*Extracted material:*
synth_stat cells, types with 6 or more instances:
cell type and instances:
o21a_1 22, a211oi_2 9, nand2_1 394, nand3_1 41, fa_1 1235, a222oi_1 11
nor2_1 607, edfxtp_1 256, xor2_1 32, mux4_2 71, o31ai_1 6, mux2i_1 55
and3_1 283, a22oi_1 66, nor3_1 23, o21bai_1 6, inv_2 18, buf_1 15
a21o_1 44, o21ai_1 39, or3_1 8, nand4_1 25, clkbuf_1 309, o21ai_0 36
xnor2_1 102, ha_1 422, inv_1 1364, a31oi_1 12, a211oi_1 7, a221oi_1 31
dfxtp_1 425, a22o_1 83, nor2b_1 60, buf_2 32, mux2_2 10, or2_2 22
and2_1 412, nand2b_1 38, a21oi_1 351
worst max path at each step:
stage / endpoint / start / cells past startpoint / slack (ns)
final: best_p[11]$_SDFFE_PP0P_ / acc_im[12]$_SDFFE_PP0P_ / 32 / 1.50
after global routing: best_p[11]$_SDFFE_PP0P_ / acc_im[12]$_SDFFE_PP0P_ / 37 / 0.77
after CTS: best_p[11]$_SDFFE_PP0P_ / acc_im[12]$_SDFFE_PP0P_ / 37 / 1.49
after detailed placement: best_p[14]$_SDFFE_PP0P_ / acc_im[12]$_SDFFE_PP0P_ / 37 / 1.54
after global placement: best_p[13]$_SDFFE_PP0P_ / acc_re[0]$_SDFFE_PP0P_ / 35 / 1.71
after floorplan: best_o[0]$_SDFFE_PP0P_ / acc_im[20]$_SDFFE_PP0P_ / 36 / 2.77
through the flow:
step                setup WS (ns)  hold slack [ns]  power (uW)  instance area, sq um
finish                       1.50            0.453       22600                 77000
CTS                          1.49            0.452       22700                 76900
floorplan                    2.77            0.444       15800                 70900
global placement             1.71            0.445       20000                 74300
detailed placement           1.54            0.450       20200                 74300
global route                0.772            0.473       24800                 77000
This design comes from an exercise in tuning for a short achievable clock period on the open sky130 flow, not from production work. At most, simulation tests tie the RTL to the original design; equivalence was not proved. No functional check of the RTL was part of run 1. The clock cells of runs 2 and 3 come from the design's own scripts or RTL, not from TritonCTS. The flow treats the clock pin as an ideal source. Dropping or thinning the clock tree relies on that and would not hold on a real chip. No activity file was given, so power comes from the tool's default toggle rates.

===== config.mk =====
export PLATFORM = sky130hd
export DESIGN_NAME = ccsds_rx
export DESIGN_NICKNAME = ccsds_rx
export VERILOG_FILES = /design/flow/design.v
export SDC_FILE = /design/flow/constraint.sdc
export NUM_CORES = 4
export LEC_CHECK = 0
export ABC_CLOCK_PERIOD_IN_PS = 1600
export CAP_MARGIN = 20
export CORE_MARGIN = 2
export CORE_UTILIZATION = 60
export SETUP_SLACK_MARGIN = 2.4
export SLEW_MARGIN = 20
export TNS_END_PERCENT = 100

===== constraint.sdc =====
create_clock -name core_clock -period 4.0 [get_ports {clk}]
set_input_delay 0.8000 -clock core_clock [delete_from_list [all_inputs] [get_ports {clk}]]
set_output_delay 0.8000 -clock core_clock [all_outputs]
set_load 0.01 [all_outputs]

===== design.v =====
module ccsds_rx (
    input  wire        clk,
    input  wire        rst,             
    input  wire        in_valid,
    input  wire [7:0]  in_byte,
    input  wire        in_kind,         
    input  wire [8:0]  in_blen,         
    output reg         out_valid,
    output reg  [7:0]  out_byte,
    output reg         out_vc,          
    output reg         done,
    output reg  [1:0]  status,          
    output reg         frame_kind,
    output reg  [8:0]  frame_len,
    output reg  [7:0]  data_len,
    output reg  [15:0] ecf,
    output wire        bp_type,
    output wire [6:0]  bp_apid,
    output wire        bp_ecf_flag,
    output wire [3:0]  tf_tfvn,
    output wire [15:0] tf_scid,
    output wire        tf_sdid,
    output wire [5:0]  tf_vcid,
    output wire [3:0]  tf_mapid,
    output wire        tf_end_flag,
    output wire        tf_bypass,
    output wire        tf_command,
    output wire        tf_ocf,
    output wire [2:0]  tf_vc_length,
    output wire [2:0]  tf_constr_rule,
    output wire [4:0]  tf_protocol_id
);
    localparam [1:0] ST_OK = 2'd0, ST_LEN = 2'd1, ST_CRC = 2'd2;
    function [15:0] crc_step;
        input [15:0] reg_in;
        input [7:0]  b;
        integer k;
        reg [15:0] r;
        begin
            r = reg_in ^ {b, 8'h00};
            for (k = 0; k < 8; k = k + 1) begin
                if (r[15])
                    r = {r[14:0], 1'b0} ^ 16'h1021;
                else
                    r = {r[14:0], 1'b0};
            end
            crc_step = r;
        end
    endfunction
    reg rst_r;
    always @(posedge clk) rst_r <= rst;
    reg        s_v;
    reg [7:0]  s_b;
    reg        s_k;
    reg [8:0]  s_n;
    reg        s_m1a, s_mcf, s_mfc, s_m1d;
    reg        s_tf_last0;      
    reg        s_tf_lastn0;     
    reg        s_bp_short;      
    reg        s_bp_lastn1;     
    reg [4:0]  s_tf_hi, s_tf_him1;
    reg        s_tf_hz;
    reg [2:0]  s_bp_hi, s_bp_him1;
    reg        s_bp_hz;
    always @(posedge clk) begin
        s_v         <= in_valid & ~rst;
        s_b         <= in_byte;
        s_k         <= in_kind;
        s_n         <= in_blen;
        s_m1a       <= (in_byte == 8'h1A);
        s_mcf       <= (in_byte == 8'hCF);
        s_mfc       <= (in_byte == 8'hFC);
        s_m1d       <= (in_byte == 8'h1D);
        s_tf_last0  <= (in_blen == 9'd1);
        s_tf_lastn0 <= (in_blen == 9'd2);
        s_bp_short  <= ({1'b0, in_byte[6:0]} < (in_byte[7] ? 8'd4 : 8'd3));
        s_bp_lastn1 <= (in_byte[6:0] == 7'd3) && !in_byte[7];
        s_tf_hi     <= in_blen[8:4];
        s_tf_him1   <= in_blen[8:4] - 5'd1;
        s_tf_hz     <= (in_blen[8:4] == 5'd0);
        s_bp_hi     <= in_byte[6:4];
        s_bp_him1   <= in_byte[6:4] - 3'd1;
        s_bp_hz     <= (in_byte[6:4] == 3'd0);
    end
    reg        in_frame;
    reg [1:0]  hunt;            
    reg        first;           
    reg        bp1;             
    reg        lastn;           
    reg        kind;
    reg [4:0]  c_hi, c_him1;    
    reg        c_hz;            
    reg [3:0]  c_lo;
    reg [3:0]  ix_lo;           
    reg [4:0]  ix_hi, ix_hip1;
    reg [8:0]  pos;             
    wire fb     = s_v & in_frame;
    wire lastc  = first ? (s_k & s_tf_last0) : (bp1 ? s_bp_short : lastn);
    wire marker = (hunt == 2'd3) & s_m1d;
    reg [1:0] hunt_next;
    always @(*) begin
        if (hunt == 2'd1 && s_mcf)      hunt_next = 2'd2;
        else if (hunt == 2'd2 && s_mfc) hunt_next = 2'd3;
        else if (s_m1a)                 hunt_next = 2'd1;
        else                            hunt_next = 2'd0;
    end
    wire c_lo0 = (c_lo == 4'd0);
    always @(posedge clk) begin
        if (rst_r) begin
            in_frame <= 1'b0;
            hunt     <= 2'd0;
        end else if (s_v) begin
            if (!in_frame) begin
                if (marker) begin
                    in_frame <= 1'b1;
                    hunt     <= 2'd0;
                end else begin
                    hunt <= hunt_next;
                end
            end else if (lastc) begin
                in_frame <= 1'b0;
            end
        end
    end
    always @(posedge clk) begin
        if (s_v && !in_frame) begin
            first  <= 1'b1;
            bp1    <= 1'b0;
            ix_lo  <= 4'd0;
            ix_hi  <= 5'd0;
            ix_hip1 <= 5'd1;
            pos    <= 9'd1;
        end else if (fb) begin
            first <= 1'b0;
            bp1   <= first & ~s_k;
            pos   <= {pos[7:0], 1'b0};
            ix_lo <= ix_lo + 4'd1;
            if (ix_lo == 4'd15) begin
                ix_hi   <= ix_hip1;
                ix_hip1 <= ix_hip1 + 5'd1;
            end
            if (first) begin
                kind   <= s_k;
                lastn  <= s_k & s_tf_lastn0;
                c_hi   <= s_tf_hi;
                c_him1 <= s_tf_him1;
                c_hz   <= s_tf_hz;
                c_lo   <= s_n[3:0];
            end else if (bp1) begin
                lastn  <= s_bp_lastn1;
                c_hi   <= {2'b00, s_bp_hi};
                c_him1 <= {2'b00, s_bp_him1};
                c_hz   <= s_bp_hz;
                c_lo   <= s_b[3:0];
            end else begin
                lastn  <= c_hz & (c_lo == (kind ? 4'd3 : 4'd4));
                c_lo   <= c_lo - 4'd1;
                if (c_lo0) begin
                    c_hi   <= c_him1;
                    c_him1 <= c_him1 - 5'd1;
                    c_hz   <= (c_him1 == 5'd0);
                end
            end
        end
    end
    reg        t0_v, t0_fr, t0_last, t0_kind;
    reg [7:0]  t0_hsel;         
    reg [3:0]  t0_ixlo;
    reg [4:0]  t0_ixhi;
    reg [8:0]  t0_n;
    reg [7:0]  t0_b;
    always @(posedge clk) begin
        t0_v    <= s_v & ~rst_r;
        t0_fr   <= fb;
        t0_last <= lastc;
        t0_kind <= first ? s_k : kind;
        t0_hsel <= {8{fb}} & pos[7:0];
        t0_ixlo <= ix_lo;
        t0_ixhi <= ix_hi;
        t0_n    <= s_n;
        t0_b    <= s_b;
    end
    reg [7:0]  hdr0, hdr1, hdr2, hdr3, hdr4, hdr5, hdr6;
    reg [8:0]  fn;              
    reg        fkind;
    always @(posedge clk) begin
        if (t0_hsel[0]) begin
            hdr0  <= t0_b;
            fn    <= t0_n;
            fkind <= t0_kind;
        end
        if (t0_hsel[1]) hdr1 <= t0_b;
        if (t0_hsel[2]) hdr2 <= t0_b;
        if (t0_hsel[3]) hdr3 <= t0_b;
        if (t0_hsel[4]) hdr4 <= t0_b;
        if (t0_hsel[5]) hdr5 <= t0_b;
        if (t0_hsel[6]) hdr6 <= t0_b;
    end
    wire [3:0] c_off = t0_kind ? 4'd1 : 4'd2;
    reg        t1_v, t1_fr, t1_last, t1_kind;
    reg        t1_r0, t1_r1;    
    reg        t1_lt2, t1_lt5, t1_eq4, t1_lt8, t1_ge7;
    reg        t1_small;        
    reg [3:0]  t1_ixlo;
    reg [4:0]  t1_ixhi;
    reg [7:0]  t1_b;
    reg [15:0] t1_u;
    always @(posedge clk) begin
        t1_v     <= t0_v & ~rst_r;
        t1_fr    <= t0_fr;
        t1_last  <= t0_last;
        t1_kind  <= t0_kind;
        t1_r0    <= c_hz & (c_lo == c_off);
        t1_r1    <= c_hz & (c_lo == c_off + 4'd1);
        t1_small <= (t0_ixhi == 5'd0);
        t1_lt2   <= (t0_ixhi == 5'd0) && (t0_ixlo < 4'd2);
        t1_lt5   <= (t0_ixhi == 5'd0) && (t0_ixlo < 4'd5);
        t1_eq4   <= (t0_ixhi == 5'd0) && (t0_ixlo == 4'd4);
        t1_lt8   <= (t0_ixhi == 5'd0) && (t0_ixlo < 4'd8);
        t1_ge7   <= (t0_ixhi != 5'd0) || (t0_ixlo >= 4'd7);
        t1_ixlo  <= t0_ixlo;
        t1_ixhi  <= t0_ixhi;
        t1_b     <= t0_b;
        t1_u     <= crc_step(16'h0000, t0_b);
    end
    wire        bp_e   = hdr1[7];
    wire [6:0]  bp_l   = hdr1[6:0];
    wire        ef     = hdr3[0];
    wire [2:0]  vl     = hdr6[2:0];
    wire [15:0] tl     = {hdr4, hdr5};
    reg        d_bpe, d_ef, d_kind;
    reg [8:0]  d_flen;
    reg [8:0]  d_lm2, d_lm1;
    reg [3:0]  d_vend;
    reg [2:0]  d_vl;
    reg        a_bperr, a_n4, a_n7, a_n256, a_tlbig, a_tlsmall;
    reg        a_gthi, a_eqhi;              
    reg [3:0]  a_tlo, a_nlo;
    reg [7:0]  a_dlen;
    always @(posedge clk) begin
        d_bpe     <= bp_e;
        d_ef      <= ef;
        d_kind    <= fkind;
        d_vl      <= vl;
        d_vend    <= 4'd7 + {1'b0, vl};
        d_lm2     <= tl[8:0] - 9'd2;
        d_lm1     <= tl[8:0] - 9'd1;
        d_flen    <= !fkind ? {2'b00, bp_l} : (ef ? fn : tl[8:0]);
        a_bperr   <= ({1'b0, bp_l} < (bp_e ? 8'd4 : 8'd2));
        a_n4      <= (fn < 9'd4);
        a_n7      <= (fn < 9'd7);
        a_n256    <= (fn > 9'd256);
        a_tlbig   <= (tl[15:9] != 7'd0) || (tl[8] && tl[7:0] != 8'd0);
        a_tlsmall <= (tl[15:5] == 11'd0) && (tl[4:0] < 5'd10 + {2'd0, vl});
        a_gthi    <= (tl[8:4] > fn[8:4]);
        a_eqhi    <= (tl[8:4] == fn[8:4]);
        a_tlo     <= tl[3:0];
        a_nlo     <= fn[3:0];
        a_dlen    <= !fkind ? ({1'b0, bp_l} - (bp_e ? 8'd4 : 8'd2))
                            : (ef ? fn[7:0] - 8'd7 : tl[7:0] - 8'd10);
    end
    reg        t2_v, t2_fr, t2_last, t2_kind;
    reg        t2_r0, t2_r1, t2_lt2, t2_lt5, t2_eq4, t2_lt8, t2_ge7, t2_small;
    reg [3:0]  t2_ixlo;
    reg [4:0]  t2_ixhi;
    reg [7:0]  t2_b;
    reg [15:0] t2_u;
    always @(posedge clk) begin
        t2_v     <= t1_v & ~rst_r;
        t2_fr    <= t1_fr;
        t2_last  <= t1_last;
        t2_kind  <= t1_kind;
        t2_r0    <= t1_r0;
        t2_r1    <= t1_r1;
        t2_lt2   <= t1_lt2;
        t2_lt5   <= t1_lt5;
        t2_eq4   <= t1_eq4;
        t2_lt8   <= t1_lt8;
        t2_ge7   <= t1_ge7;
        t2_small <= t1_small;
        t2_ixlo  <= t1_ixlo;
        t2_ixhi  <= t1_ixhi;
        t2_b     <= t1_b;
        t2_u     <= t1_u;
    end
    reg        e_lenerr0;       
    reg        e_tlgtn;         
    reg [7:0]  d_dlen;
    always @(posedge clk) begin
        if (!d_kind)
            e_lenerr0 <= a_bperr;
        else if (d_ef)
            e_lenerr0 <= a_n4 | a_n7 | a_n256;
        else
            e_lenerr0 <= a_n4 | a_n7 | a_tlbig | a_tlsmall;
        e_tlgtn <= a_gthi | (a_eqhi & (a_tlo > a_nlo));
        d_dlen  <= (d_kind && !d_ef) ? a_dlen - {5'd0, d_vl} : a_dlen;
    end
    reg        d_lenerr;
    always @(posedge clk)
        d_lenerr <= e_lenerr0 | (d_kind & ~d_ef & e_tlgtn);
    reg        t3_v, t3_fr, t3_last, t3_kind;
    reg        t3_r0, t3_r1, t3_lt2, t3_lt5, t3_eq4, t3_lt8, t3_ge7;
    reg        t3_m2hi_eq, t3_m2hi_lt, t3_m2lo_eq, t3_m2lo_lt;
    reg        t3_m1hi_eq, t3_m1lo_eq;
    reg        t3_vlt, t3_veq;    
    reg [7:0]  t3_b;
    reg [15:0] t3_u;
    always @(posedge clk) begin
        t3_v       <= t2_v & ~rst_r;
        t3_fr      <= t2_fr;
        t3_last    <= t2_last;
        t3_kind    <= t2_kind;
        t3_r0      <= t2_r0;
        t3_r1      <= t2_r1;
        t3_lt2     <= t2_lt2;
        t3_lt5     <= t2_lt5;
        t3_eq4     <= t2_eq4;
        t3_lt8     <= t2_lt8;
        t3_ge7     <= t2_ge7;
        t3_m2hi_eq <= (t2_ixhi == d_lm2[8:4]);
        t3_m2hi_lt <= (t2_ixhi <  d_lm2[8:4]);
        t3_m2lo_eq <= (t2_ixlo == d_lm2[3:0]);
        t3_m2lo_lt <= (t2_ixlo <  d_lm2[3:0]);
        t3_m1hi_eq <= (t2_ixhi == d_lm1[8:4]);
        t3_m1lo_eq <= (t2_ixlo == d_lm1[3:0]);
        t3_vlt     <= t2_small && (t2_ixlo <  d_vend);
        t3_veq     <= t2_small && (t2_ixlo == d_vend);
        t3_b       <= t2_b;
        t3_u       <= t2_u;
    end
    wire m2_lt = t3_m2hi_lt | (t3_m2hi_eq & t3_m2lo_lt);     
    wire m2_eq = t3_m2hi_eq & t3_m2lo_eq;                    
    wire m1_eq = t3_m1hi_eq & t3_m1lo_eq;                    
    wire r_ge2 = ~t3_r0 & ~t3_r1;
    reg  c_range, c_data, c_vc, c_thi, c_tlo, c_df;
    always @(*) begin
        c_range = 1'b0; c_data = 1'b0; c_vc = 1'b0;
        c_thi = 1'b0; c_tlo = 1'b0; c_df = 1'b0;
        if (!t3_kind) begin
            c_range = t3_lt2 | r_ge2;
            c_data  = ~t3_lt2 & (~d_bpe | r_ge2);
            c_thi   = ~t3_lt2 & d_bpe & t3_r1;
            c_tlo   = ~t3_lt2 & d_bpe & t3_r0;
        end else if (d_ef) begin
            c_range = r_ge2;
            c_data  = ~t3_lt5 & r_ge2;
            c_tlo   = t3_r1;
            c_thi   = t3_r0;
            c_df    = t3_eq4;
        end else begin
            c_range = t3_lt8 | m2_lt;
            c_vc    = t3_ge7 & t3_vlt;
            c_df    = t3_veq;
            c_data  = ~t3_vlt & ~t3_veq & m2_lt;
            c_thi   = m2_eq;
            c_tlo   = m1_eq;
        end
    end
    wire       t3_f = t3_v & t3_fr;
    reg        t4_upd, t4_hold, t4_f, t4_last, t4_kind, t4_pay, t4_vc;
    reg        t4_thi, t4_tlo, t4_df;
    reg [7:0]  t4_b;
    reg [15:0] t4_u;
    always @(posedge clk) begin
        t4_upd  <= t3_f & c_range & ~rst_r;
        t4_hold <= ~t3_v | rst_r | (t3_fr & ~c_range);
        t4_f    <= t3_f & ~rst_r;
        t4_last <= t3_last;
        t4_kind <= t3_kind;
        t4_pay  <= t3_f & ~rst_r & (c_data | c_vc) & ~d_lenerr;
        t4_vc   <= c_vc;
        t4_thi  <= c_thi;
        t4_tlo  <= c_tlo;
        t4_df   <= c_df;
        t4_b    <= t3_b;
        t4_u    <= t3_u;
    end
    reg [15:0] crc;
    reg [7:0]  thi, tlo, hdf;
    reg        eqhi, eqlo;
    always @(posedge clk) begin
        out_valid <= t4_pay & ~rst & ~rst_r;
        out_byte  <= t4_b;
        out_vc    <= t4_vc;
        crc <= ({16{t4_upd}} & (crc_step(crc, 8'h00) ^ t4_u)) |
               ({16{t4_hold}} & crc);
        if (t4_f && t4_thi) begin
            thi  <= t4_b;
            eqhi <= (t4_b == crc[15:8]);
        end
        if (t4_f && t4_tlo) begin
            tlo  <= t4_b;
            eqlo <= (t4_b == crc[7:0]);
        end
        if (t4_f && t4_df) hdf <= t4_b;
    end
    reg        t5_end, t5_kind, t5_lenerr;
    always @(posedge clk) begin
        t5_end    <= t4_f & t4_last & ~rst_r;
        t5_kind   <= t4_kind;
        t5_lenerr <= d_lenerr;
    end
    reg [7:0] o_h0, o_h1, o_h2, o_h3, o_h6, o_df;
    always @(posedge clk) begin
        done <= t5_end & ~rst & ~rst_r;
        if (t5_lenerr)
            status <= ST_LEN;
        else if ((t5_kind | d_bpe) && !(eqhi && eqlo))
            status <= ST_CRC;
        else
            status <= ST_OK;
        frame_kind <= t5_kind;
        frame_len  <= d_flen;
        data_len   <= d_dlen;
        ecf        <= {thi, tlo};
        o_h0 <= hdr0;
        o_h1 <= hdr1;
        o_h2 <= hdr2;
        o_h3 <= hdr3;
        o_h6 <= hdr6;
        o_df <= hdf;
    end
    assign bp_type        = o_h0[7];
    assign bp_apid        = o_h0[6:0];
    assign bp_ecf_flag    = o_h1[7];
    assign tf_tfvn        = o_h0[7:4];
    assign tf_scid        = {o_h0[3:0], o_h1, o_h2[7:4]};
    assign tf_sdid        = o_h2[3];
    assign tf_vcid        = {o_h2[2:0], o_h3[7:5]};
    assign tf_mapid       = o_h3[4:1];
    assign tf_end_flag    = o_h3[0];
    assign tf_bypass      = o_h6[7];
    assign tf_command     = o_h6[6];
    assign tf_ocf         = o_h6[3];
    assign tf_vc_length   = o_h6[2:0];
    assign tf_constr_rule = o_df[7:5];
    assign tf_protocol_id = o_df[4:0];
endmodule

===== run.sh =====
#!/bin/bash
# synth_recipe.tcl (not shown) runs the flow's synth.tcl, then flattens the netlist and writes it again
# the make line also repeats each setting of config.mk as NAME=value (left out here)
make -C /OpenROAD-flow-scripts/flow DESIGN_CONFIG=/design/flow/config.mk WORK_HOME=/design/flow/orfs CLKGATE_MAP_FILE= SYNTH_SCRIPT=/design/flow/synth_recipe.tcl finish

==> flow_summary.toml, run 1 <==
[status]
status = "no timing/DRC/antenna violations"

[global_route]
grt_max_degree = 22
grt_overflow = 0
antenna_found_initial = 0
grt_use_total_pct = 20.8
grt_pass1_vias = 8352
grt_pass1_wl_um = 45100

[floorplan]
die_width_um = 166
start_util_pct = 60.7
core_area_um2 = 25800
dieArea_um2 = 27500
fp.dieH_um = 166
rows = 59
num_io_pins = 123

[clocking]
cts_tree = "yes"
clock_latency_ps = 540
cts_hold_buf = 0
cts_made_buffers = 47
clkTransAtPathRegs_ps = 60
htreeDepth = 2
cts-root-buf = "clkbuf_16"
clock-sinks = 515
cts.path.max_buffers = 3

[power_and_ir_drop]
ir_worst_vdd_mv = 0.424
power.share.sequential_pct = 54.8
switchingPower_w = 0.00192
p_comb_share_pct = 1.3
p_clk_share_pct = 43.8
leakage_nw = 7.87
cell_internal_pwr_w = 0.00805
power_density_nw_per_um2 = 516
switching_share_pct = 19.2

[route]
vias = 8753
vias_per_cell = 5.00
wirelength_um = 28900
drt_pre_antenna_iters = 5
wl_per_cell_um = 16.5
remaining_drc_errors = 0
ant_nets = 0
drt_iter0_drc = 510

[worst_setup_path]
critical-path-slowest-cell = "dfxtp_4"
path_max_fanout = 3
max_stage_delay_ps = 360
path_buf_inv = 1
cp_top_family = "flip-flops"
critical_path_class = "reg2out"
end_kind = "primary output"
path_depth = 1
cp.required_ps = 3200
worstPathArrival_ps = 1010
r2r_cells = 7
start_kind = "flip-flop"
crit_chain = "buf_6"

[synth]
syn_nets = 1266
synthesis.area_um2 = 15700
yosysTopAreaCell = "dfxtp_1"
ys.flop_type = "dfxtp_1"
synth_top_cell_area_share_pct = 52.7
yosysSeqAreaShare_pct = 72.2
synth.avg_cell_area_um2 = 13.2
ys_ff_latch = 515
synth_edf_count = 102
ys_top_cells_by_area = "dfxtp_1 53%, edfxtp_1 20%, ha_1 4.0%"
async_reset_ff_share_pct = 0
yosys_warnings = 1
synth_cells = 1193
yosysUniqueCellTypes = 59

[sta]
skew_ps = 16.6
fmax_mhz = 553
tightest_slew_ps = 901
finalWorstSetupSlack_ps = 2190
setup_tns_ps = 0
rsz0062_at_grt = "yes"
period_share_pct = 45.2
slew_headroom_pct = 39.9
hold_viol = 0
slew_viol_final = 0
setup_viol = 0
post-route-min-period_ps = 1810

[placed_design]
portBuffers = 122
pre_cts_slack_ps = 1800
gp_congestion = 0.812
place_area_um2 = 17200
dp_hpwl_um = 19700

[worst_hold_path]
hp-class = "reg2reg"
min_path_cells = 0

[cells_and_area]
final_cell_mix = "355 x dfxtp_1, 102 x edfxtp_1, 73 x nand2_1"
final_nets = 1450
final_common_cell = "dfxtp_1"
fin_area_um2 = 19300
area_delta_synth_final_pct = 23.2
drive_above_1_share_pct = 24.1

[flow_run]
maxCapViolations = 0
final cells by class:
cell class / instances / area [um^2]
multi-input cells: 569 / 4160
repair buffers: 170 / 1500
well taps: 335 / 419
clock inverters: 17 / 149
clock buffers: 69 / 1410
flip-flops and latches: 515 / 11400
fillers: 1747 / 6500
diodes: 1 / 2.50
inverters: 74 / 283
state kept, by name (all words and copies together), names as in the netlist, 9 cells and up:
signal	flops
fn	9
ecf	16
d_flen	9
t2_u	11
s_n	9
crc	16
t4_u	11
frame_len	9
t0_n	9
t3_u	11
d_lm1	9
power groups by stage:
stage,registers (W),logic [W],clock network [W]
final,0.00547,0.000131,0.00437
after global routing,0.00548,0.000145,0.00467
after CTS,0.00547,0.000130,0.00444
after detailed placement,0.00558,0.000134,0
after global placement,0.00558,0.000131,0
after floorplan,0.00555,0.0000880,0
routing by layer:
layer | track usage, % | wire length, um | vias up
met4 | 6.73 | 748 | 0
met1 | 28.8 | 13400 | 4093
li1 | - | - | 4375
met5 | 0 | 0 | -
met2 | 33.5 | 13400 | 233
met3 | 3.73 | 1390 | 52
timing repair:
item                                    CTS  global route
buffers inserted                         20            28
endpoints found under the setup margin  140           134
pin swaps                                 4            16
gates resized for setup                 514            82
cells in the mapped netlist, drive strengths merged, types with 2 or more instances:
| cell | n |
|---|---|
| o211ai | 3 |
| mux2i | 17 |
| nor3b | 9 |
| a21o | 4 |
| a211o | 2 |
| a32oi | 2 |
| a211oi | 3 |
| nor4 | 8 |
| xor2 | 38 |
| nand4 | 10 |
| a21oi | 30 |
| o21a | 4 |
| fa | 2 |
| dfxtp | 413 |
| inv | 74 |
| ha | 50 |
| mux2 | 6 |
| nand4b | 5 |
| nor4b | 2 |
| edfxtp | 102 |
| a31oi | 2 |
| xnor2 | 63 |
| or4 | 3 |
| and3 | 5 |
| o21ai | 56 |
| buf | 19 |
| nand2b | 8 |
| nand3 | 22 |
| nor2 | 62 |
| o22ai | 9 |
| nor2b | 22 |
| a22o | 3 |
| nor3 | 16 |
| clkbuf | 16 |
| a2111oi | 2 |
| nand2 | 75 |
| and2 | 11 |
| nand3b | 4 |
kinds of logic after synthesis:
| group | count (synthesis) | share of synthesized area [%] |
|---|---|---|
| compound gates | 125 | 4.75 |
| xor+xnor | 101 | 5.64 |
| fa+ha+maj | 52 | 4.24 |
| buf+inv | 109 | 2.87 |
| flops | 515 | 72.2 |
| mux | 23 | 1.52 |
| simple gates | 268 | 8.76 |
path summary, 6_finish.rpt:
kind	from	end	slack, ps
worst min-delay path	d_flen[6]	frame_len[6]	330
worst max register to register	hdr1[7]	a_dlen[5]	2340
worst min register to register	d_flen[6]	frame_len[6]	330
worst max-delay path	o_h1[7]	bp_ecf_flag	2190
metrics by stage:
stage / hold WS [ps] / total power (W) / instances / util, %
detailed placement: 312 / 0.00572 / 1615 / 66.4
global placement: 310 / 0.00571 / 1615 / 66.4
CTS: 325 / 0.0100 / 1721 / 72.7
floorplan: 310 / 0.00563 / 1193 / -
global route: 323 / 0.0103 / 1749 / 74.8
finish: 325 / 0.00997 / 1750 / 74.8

*What is being asked:*
Only the lines from the first line of the records through the line containing "a21o_1 44, o21ai_1" should be repeated, exactly as they appear.

*Reply:*
synth_stat cells, types with 6 or more instances:
cell type and instances:
o21a_1 22, a211oi_2 9, nand2_1 394, nand3_1 41, fa_1 1235, a222oi_1 11
nor2_1 607, edfxtp_1 256, xor2_1 32, mux4_2 71, o31ai_1 6, mux2i_1 55
and3_1 283, a22oi_1 66, nor3_1 23, o21bai_1 6, inv_2 18, buf_1 15
a21o_1 44, o21ai_1 39, or3_1 8, nand4_1 25, clkbuf_1 309, o21ai_0 36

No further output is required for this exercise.